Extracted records
--- src/rtl/hnf_mshr_wakeup_sched.sv ---
// hnf_mshr_wakeup_sched: parks MSHR entries that hit an address hazard and
// re-issues them one per handshake, round-robin, once their blocker retires.
// Ports: clk, rst (async, active-high)
//   sleep_valid_sx3/sleep_entry_sx3/hazard_entry_sx3 : hazard sleep request
//   retire_valid_sx1/retire_idx_sx1                  : MSHR retire
//   wake_valid/wake_idx/wake_ready                   : wake handshake
//   sleep_vec, busy, sched_err                       : status
// Optional: define HNF_WAKEUP_CHECK_EN to build the sticky protocol checker.
module hnf_mshr_wakeup_sched #(
    parameter int MSHR_ENTRIES_NUM   = 32,
    parameter int MSHR_ENTRIES_WIDTH = 5
) (
    input  logic                          clk,
    input  logic                          rst,
    input  logic                          sleep_valid_sx3,
    input  logic [MSHR_ENTRIES_NUM-1:0]   sleep_entry_sx3,
    input  logic [MSHR_ENTRIES_NUM-1:0]   hazard_entry_sx3,
    input  logic                          retire_valid_sx1,
    input  logic [MSHR_ENTRIES_WIDTH-1:0] retire_idx_sx1,
    output logic                          wake_valid,
    output logic [MSHR_ENTRIES_WIDTH-1:0] wake_idx,
    input  logic                          wake_ready,
    output logic [MSHR_ENTRIES_NUM-1:0]   sleep_vec,
    output logic                          busy,
    output logic                          sched_err
);
    localparam int N = MSHR_ENTRIES_NUM;
    localparam int W = MSHR_ENTRIES_WIDTH;

    logic [N-1:0] r_asleep;
    logic [N-1:0] r_pend;
    logic [W-1:0] r_dep [N];
    logic         r_wake_valid;
    logic [W-1:0] r_wake_idx;
    logic [W-1:0] r_rr_ptr;

    logic [N-1:0] w_asleep_nxt;
    logic [N-1:0] w_pend_nxt;
    logic [W-1:0] w_dep_nxt [N];
    logic         w_wv_nxt;
    logic [W-1:0] w_wi_nxt;
    logic [W-1:0] w_rr_nxt;
    logic [N-1:0] w_cand;
    logic         w_found;
    logic [W-1:0] w_win;

    // Lowest set bit wins if the vector is not one-hot.
    function automatic logic [W-1:0] f_idx(input logic [N-1:0] v);
        logic [W-1:0] r;
        r = '0;
        for (int i = N - 1; i >= 0; i--)
            if (v[i]) r = W'(i);
        return r;
    endfunction

    logic         w_sleep_ev;
    logic [W-1:0] w_s;
    logic [W-1:0] w_h;
    logic         w_hs;
    logic         w_ret_asleep;
    logic         w_kill;

    assign w_sleep_ev   = sleep_valid_sx3 && (|sleep_entry_sx3) && (|hazard_entry_sx3);
    assign w_s          = f_idx(sleep_entry_sx3);
    assign w_h          = f_idx(hazard_entry_sx3);
    assign w_hs         = r_wake_valid && wake_ready;
    assign w_ret_asleep = retire_valid_sx1 && r_asleep[retire_idx_sx1];
    // Retiring the presented entry withdraws the request.
    assign w_kill       = w_ret_asleep && r_wake_valid && (retire_idx_sx1 == r_wake_idx);

    always_comb begin
        w_asleep_nxt = r_asleep;
        w_pend_nxt   = r_pend;
        w_dep_nxt    = r_dep;
        for (int i = 0; i < N; i++)
            if (retire_valid_sx1 && r_asleep[i] && !r_pend[i] && (r_dep[i] == retire_idx_sx1))
                w_pend_nxt[i] = 1'b1;
        if (w_ret_asleep) begin
            w_asleep_nxt[retire_idx_sx1] = 1'b0;
            w_pend_nxt[retire_idx_sx1]   = 1'b0;
        end
        if (w_hs && r_pend[r_wake_idx]) begin
            w_asleep_nxt[r_wake_idx] = 1'b0;
            w_pend_nxt[r_wake_idx]   = 1'b0;
        end
        // A new sleep overrides everything else on that entry; a blocker
        // retiring in the same cycle sends it straight to PEND.
        if (w_sleep_ev) begin
            w_asleep_nxt[w_s] = 1'b1;
            w_pend_nxt[w_s]   = retire_valid_sx1 && (w_h == retire_idx_sx1);
            w_dep_nxt[w_s]    = w_h;
        end
    end

    // Drop entries leaving PEND this edge so the output never shows a stale one.
    always_comb begin
        w_cand = r_pend;
        if (w_hs)             w_cand = w_cand & ~(N'(1) << r_wake_idx);
        if (retire_valid_sx1) w_cand = w_cand & ~(N'(1) << retire_idx_sx1);
        if (w_sleep_ev)       w_cand = w_cand & ~(N'(1) << w_s);
    end

    always_comb begin
        w_found = 1'b0;
        w_win   = '0;
        for (int k = 0; k < N; k++) begin
            if (!w_found && w_cand[(int'(r_rr_ptr) + k) % N]) begin
                w_found = 1'b1;
                w_win   = W'((int'(r_rr_ptr) + k) % N);
            end
        end
    end

    always_comb begin
        w_wv_nxt = r_wake_valid;
        w_wi_nxt = r_wake_idx;
        w_rr_nxt = r_rr_ptr;
        if (w_kill) begin
            w_wv_nxt = 1'b0;
        end else if (!r_wake_valid || w_hs) begin
            w_wv_nxt = w_found;
            if (w_found) w_wi_nxt = w_win;
        end
        if (w_hs)
            w_rr_nxt = (int'(r_wake_idx) == N - 1) ? '0 : r_wake_idx + 1'b1;
    end

    always_ff @(posedge clk or posedge rst) begin
        if (rst) begin
            r_asleep     <= '0;
            r_pend       <= '0;
            for (int i = 0; i < N; i++) r_dep[i] <= '0;
            r_wake_valid <= 1'b0;
            r_wake_idx   <= '0;
            r_rr_ptr     <= '0;
        end else begin
            r_asleep     <= w_asleep_nxt;
            r_pend       <= w_pend_nxt;
            r_dep        <= w_dep_nxt;
            r_wake_valid <= w_wv_nxt;
            r_wake_idx   <= w_wi_nxt;
            r_rr_ptr     <= w_rr_nxt;
        end
    end

    assign wake_valid = r_wake_valid;
    assign wake_idx   = r_wake_idx;
    assign sleep_vec  = r_asleep;
    assign busy       = |r_asleep;

`ifdef HNF_WAKEUP_CHECK_EN
`ifndef DISPLAY_FATAL
`define DISPLAY_FATAL(MSG) $display("FATAL %s", MSG)
`endif
    function automatic logic f_onehot(input logic [N-1:0] v);
        return (v != '0) && ((v & (v - N'(1))) == '0);
    endfunction

    logic w_e_onehot;
    logic w_e_self;
    logic w_e_resleep;
    logic w_e_retire;
    logic w_e_hold;
    logic r_sched_err;

    assign w_e_onehot  = sleep_valid_sx3 &&
                         (!f_onehot(sleep_entry_sx3) || !f_onehot(hazard_entry_sx3));
    assign w_e_self    = sleep_valid_sx3 && (sleep_entry_sx3 == hazard_entry_sx3);
    assign w_e_resleep = w_sleep_ev && r_asleep[w_s];
    assign w_e_retire  = w_ret_asleep;
    assign w_e_hold    = r_wake_valid && !wake_ready && w_wv_nxt && (w_wi_nxt != r_wake_idx);

    always_ff @(posedge clk or posedge rst) begin
        if (rst) begin
            r_sched_err <= 1'b0;
        end else begin
            if (w_e_onehot)  `DISPLAY_FATAL("wakeup_sched: sleep/hazard not one-hot");
            if (w_e_self)    `DISPLAY_FATAL("wakeup_sched: entry sleeps on itself");
            if (w_e_resleep) `DISPLAY_FATAL("wakeup_sched: sleep on asleep entry");
            if (w_e_retire)  `DISPLAY_FATAL("wakeup_sched: retire of asleep entry");
            if (w_e_hold)    `DISPLAY_FATAL("wakeup_sched: wake_idx changed under hold");
            if (w_e_onehot || w_e_self || w_e_resleep || w_e_retire || w_e_hold)
                r_sched_err <= 1'b1;
        end
    end

    assign sched_err = r_sched_err;
`else
    assign sched_err = 1'b0;
`endif

endmodule

--- config.mk ---
export PLATFORM = sky130hd
export DESIGN_NAME = hnf_mshr_wakeup_sched
export DESIGN_NICKNAME = d
export VERILOG_FILES = /design/src/rtl/hnf_mshr_wakeup_sched.sv
export SDC_FILE = /design/constraint.sdc
export NUM_CORES = 1
export LEC_CHECK = 0
export CELL_PAD_IN_SITES_DETAIL_PLACEMENT = 0
export CELL_PAD_IN_SITES_GLOBAL_PLACEMENT = 1
export CORE_UTILIZATION = 28
export DETAILED_ROUTE_END_ITERATION = 12
export PLACE_DENSITY = 0.67
export SLEW_MARGIN = 15
export SYNTH_ARGS = -nofsm -noshare
export SYNTH_HDL_FRONTEND = slang
export SYNTH_SLANG_ARGS = --single-unit
--- constraint.sdc ---
create_clock -name clk -period 7.7 [get_ports clk]
set_input_delay 1.54 -clock clk [delete_from_list [all_inputs] [get_ports clk]]
set_output_delay 1.54 -clock clk [all_outputs]
set_load 0.01 [all_outputs]
==> results of run 1 <==
## metal layers
layer	GRT usage, %	wire (um)	up-vias	part of all wire, %
met4	12.1	5850	0	5.2
met2	42.9	49200	1370	44
met3	4.35	9560	308	8.5
met1	37.7	47300	12300	42
li1	-	-	11200	-
met5	0	0	-	0
## cell families (layout without fill, tap and decap cells)
| group | Yosys count | count (layout) | synth area share, % |
|---|---|---|---|
| muxes | 80 | 80 | 5.93 |
| other | 1 | 3 | 0.0171 |
| AOI/OAI and AO/OA | 909 | 909 | 29.2 |
| buffers and inverters | 274 | 581 | 4.95 |
| adders and majority gates | 19 | 19 | 1.08 |
| and+or+nand+nor | 1059 | 1059 | 23.9 |
| xor gates and xnor gates | 203 | 203 | 8.11 |
| DFF | 235 | 235 | 26.8 |
## final timing paths
| check | start | endpoint | slack, ns | depth (start not counted) |
|---|---|---|---|---|
| min in group asynchronous | rst | r_dep[54] | 1.50 | 2 |
| max in group asynchronous | rst | r_dep[132] | 5.13 | 3 |
| max reg2reg | r_rr_ptr[2] | wake_idx[0] | 1.33 | 19 |
| max | sleep_entry_sx3[31] | wake_idx[3] | 0.24 | 22 |
| min reg2reg | r_dep[145] | r_dep[145] | 0.48 | 2 |
| min | r_dep[145] | r_dep[145] | 0.48 | 2 |
## sequential cells by signal, indices dropped and copies added, names as in the netlist
name / cells
r_dep: 160
r_pend: 32
r_rr_ptr: 5
sleep_vec: 32
wake_idx: 5
wake_valid: 1
## what timing repair did
| action | CTS | global route |
|---|---|---|
| endpoints found under the setup margin | 0 | 5 |
| gates resized for setup | 0 | 2 |
| hold buffers | 0 | 0 |
## through the flow
step	total power [mW]	utilization, %
detailed placement	10.9	34.1
finish	12.6	35.2
floorplan	6.61	-
global placement	11.0	34.1
CTS	12.2	35.2
global route	13.0	35.2
## worst min-delay path: cells and delay by family (launching register included)
kind,cells,cell delay (ns)
simple gates,1,0.05
compound gates,1,0.06
flops,1,0.34
## cell type report
cell class | count | area share (%)
timing repair buffer | 487 | 14.6
tap | 1040 | 4.77
antenna | 2 | 0.0183
inverter | 49 | 0.688
sequential | 235 | 21.6
multi-input combinational | 2271 | 55.2
clock inverter | 11 | 0.495
clock buffer | 34 | 2.60
## where the power goes
group / internal, mW / switching, mW
clock network: 0.719 / 0.546
logic: 3.54 / 6.28
registers: 1.32 / 0.161
total: 5.58 / 6.99
## cell usage after synthesis (all sizes together) (39+ instances only)
cell type	count
nand2	413
o21ai	273
dfrtp	235
clkbuf	169
nand3	131
nor2	130
xnor2	111
a21oi	92
xor2	92
nor3	86
nor4	68
a22oi	61
buf	56
inv	45
nand4	42
a31oi	41
o211ai	41
and3	40
a211oi	39
## placed cells by master (no fill, tap or decap), types with 30 or more instances in the layout
cell type	count
buf_4	368
nor3_1	82
nand4_1	42
xnor2_1	107
mux4_2	38
a22oi_1	60
a21oi_1	89
o31ai_1	30
and3_1	40
clkdlybuf4s50_1	107
a31oi_1	41
nor4_1	62
xor2_1	91
o21ai_0	263
inv_1	43
dfrtp_1	233
nand2_1	413
o211ai_1	41
nand3_1	127
nor2_1	130
a211oi_1	37
==> flow_metrics.py, run 1 <==
metrics = {
    "drt": {
        "vias": 25100,
        "post_drt_wl_per_cell_um": 27.1,
        "firstDrtPassIters": 6,
        "drc_errors": 0,
        "viasPerCell": 6.08,
        "finalWirelength_um": 112000,
        "drt-initial-drc-count": 3065,
        "detail-route-antenna-nets": 0,
    },
    "yosys": {
        "synth_top_area_cell": "dfrtp_1",
        "synth_top_cell_area_share_pct": 26.8,
        "synth_area_leaders": "dfrtp_1 27%, nand2_1 7.1%, o21ai_0 6.0%",
        "syn_nets": 2873,
        "synth_edf_count": 0,
        "synth-seq-area-share_pct": 26.8,
        "syn_inst": 2780,
        "ys_ff_latch": 235,
        "synth.avg_cell_area_um2": 7.89,
        "mappedNetlistArea_mm2": 0.0219,
        "yosysWarnings": 0,
        "ys.flop_type": "dfrtp_1",
        "async_flop_share_pct": 100,
        "yosysUniqueCellTypes": 112,
    },
    "grt": {
        "grt_pass1_vias": 23500,
        "grt_pass1_wl_um": 164000,
        "antenna_found_initial": 2,
        "grt.overflow.total": 0,
        "grt.total_usage_pct": 27.6,
        "grt_max_degree": 111,
    },
    "critical_path": {
        "cp_common_cell": "buf_4",
        "crit_type": "in2reg",
        "critPathCaptureType": "flip-flop",
        "path_cells": "clkdlybuf4s50_1 > nor2b_1 > o311a_1 > o41a_1 > buf_4 > o31ai_4 > nand3_1 > nand4_1 > nor4b_2 > buf_4 > nand4_1 > a31oi_1 > buf_4 > or4b_1 > or3_1 > buf_4 > or3_1 > nor3b_1 > a211o_1 > a22oi_1 > o21ai_1 > o21ai_1",
        "cp_slowest_stage_delay_ns": 0.68,
        "cpLargestDelayFamily": "simple AND/OR/NAND/NOR gates",
        "slowest_stage": "o31ai_4",
        "startpoint_type": "input port",
        "critPathMaxFanout": 11,
        "arrival_ns": 7.89,
        "cp_num_buf_inv": 5,
        "required_ns": 8.14,
    },
    "placed_design": {
        "hpwl_um": 86300,
        "dp_worst_setup_slack_ns": -0.390,
        "io_buffers": 112,
        "placed_area_mm2": 0.0264,
        "dp.cells": 4082,
        "place_congestion": 1.03,
    },
    "clock_tree": {
        "cts_max_path_buffers": 3,
        "cts_setup_buffers": 0,
        "cts-root-buf": "clkbuf_16",
        "clk_pin_slew_ns": 0.06,
        "clk_latency_ns": 0.56,
        "cts_max_level": 1,
        "cts_tree": "built",
        "cts.sinks": 235,
        "numCtsBuffers": 25,
    },
    "sta": {
        "final_max_slew_viol_count": 0,
        "fin_crit_sh_pct": 96.8,
        "worst_pin_slew_ns": 1.19,
        "setup-tns-final_ns": 0,
        "worst_slack_ns": 0.244,
        "skew_ns": 0.0164,
        "finalHoldViolCount": 0,
        "grt_setup_unrepaired": "no",
        "period_needed_ns": 7.46,
        "max_freq_mhz": 134,
        "final-setup-viol-count": 0,
        "max_slew_margin_pct": 20.2,
        "whs_ns": 0.481,
    },
    "cells_and_area": {
        "layout-drive-gt1-share_pct": 17.8,
        "fin_nets": 3162,
        "fillers": 8263,
        "stdcell_area_mm2": 0.0273,
        "fin_cells": 4129,
        "seq_area_mm2": 0.00588,
        "multi_input_area_mm2": 0.0151,
        "area_delta_synth_final_pct": 24.4,
    },
    "worst_hold_path": {
        "hp-class": "reg2reg",
    },
    "power_and_ir_drop": {
        "power.density_mw_per_mm2": 460,
        "ir_drop_uv": 302,
        "leakagePower_nw": 11.0,
    },
    "floorplanning": {
        "start_util_pct": 28.3,
        "rows": 102,
        "coreArea_mm2": 0.0775,
        "die_area_mm2": 0.0795,
        "ioPinCount": 114,
        "fp.dieW_um": 282,
        "die_height_um": 282,
    },
    "run_status": {
        "run_status": "completed",
    },
    "flow_run": {
        "maxCapViolCount": 0,
    },
}
Power figures use the tool's default switching activity.
==> run 2, diff against run 1 <==
--- a/config.mk
+++ b/config.mk
@@ -7,9 +7,11 @@
 export LEC_CHECK = 0
 export CELL_PAD_IN_SITES_DETAIL_PLACEMENT = 0
 export CELL_PAD_IN_SITES_GLOBAL_PLACEMENT = 1
-export CORE_UTILIZATION = 28
+export CORE_UTILIZATION = 42
+export CTS_BUF_LIST = sky130_fd_sc_hd__clkbuf_8 sky130_fd_sc_hd__clkbuf_16
+export CTS_CLUSTER_SIZE = 30
 export DETAILED_ROUTE_END_ITERATION = 12
-export PLACE_DENSITY = 0.67
+export PLACE_DENSITY = 0.89
 export SLEW_MARGIN = 15
 export SYNTH_ARGS = -nofsm -noshare
 export SYNTH_HDL_FRONTEND = slang
==> flow_metrics.py, run 2 (same netlist as run 1, synthesis figures left out) <==
metrics = {
    "cells_and_area": {
        "most-common-layout-cells": "413 x nand2_1, 410 x buf_4, 263 x o21ai_0",
        "largest-register": "r_dep",
        "fin_util_pct": 52.6,
        "fin_cells": 3803,
        "layout-drive-gt1-share_pct": 18.6,
        "area_delta_synth_final_pct": 23.3,
        "fin_nets": 3203,
        "final_common_cell": "nand2_1",
        "largest_reg_flops": 160,
    },
    "worst_hold_path": {
        "holdPathStages": 2,
        "holdPathEnd": "r_dep[105]",
        "min_from": "r_dep[105]",
        "hp-class": "reg2reg",
    },
    "drt": {
        "vias": 26100,
        "finalWirelength_um": 115000,
        "firstDrtPassIters": 7,
        "detail-route-antenna-nets": 0,
        "drc_errors": 0,
        "drt-initial-drc-count": 3653,
        "viasPerCell": 6.87,
        "post_drt_wl_per_cell_um": 30.4,
    },
    "sta": {
        "max_freq_mhz": 134,
        "final-setup-viol-count": 0,
        "period_needed_ns": 7.45,
        "skew_ns": 0.0128,
        "final_max_slew_viol_count": 0,
        "grt_setup_unrepaired": "no",
        "setup-tns-final_ns": 0,
        "whs_ns": 0.496,
        "max_slew_margin_pct": 6.42,
        "fin_crit_sh_pct": 96.7,
        "finalHoldViolCount": 0,
        "worst_pin_slew_ns": 1.39,
    },
    "power_and_ir_drop": {
        "power_mw": 12.6,
        "ir_drop_uv": 330,
        "power.density_mw_per_mm2": 467,
        "leakagePower_nw": 11.1,
    },
    "placed_design": {
        "place_congestion": 1.08,
        "io_buffers": 112,
        "hpwl_um": 89300,
        "dp.cells": 3765,
    },
    "clock_tree": {
        "ctsHoldBuffers": 0,
        "cts_max_level": 1,
        "numCtsBuffers": 23,
        "clk_latency_ns": 0.53,
        "clk_pin_slew_ns": 0.06,
        "cts.sinks": 235,
        "cts_resized": 0,
        "cts_max_path_buffers": 3,
        "cts_setup_buffers": 0,
        "cts_tree": "built",
        "cts-root-buf": "clkbuf_16",
    },
    "grt": {
        "grt_pass1_wl_um": 168000,
        "grt.total_usage_pct": 42.5,
        "grt.overflow.total": 0,
        "grt_pass1_vias": 24400,
        "grt_max_degree": 176,
        "antenna_found_initial": 0,
    },
    "critical_path": {
        "r2r_cells": 17,
        "startpoint_type": "input port",
        "critPathCaptureType": "flip-flop",
        "arrival_ns": 7.89,
        "r2r_start": "r_rr_ptr[2]",
        "critPathMaxFanout": 5,
        "crit_type": "in2reg",
        "required_ns": 8.14,
        "r2r_setup_slack_ns": 0.93,
        "worstReg2RegEnd": "wake_idx[1]",
    },
    "floorplanning": {
        "fp.dieW_um": 231,
        "ioPinCount": 114,
        "rows": 83,
        "coreArea_mm2": 0.0514,
        "die_height_um": 231,
        "start_util_pct": 42.7,
        "die_area_mm2": 0.0531,
    },
    "flow_run": {
        "maxCapViolCount": 0,
    },
    "run_status": {
        "run_status": "completed",
    },
}
[run 2: changes by cell type in the layout (fill, tap and decap cells not counted), sizes merged]
| cell | before | now |
|---|---|---|
| buf | 380 | 423 |
| bufinv | 2 | 1 |
| clkbuf | 34 | 25 |
| clkinv | 7 | 8 |
| clkinvlp | 4 | 1 |
| diode | 2 | 1 |
| inv | 47 | 51 |
[run 2: layer usage]
metal  global-route usage [%]  part of all wire, %  vias up  wire length [um]
met1                     56.9                   40    12700             45900
met3                     9.83                   11      353             13000
li1                         -                    -    11200                 -
met2                     64.0                   43     1836             49300
met5                        0                    0        -                 0
met4                     21.4                  6.3        0              7230
[run 2: metrics by stage]
step / area [um^2] / worst slack [ns]
floorplan: 21900 / 0.826
global placement: 26300 / -0.216
detailed placement: 26300 / -0.189
CTS: 27000 / 0.330
global route: 27000 / 0.0305
finish: 27000 / 0.251
[run 2: worst max path at each step]
stage	start	to	slack, ns	cells past startpoint
3_5_place_dp	sleep_entry_sx3[10]	wake_idx[4]	-0.19	23
4_1_cts	sleep_entry_sx3[6]	wake_idx[4]	0.33	23
2_1_floorplan	r_rr_ptr[1]	wake_idx[1]	0.83	25
3_3_place_gp	sleep_entry_sx3[16]	wake_idx[4]	-0.22	20
6_report	sleep_entry_sx3[29]	wake_idx[1]	0.25	20
5_1_grt	sleep_entry_sx3[16]	wake_idx[1]	0.03	22
[run 2: final cells by class]
| class | count | area, um^2 |
|---|---|---|
| fill | 4955 | 24400 |
| multi-input combinational | 2271 | 15100 |
| sequential | 235 | 5880 |
| timing repair buffer | 530 | 4330 |
| tap | 680 | 851 |
| clock buffer | 25 | 603 |
| inverter | 49 | 188 |
| clock inverter | 12 | 82.6 |
| antenna | 1 | 2.50 |
[run 2: worst max-delay path, cell delays in order]
cell	delay (ns)
clkdlybuf4s50_1	0.43
buf_4	0.16
nor4_1	0.51
o211a_1	0.27
o21ai_1	0.16
a211o_1	0.45
o31a_1	0.35
buf_4	0.19
mux2i_1	0.14
o22ai_1	0.17
o311ai_0	1.19
o311a_1	0.35
and4_1	0.26
nand3_2	0.08
or3_1	0.34
o221a_1	0.25
a2111oi_0	0.49
a21oi_1	0.17
or2_1	0.25
a21oi_1	0.13
[run 2: power breakdown]
| part | switching, mW | total, mW | internal (mW) | leakage (nW) |
|---|---|---|---|---|
| combinational | 6.45 | 10.1 | 3.63 | 7.59 |
| sequential | 0.154 | 1.47 | 1.32 | 3.18 |
| clock | 0.485 | 1.08 | 0.593 | 0.363 |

**Task goal:** Restate, word for word and with nothing added, the lines from the beginning of the records above through the line that contains "sleep_vec, busy, sched_err".

**Result for this exercise:**
--- src/rtl/hnf_mshr_wakeup_sched.sv ---
// hnf_mshr_wakeup_sched: parks MSHR entries that hit an address hazard and
// re-issues them one per handshake, round-robin, once their blocker retires.
// Ports: clk, rst (async, active-high)
//   sleep_valid_sx3/sleep_entry_sx3/hazard_entry_sx3 : hazard sleep request
//   retire_valid_sx1/retire_idx_sx1                  : MSHR retire
//   wake_valid/wake_idx/wake_ready                   : wake handshake
//   sleep_vec, busy, sched_err                       : status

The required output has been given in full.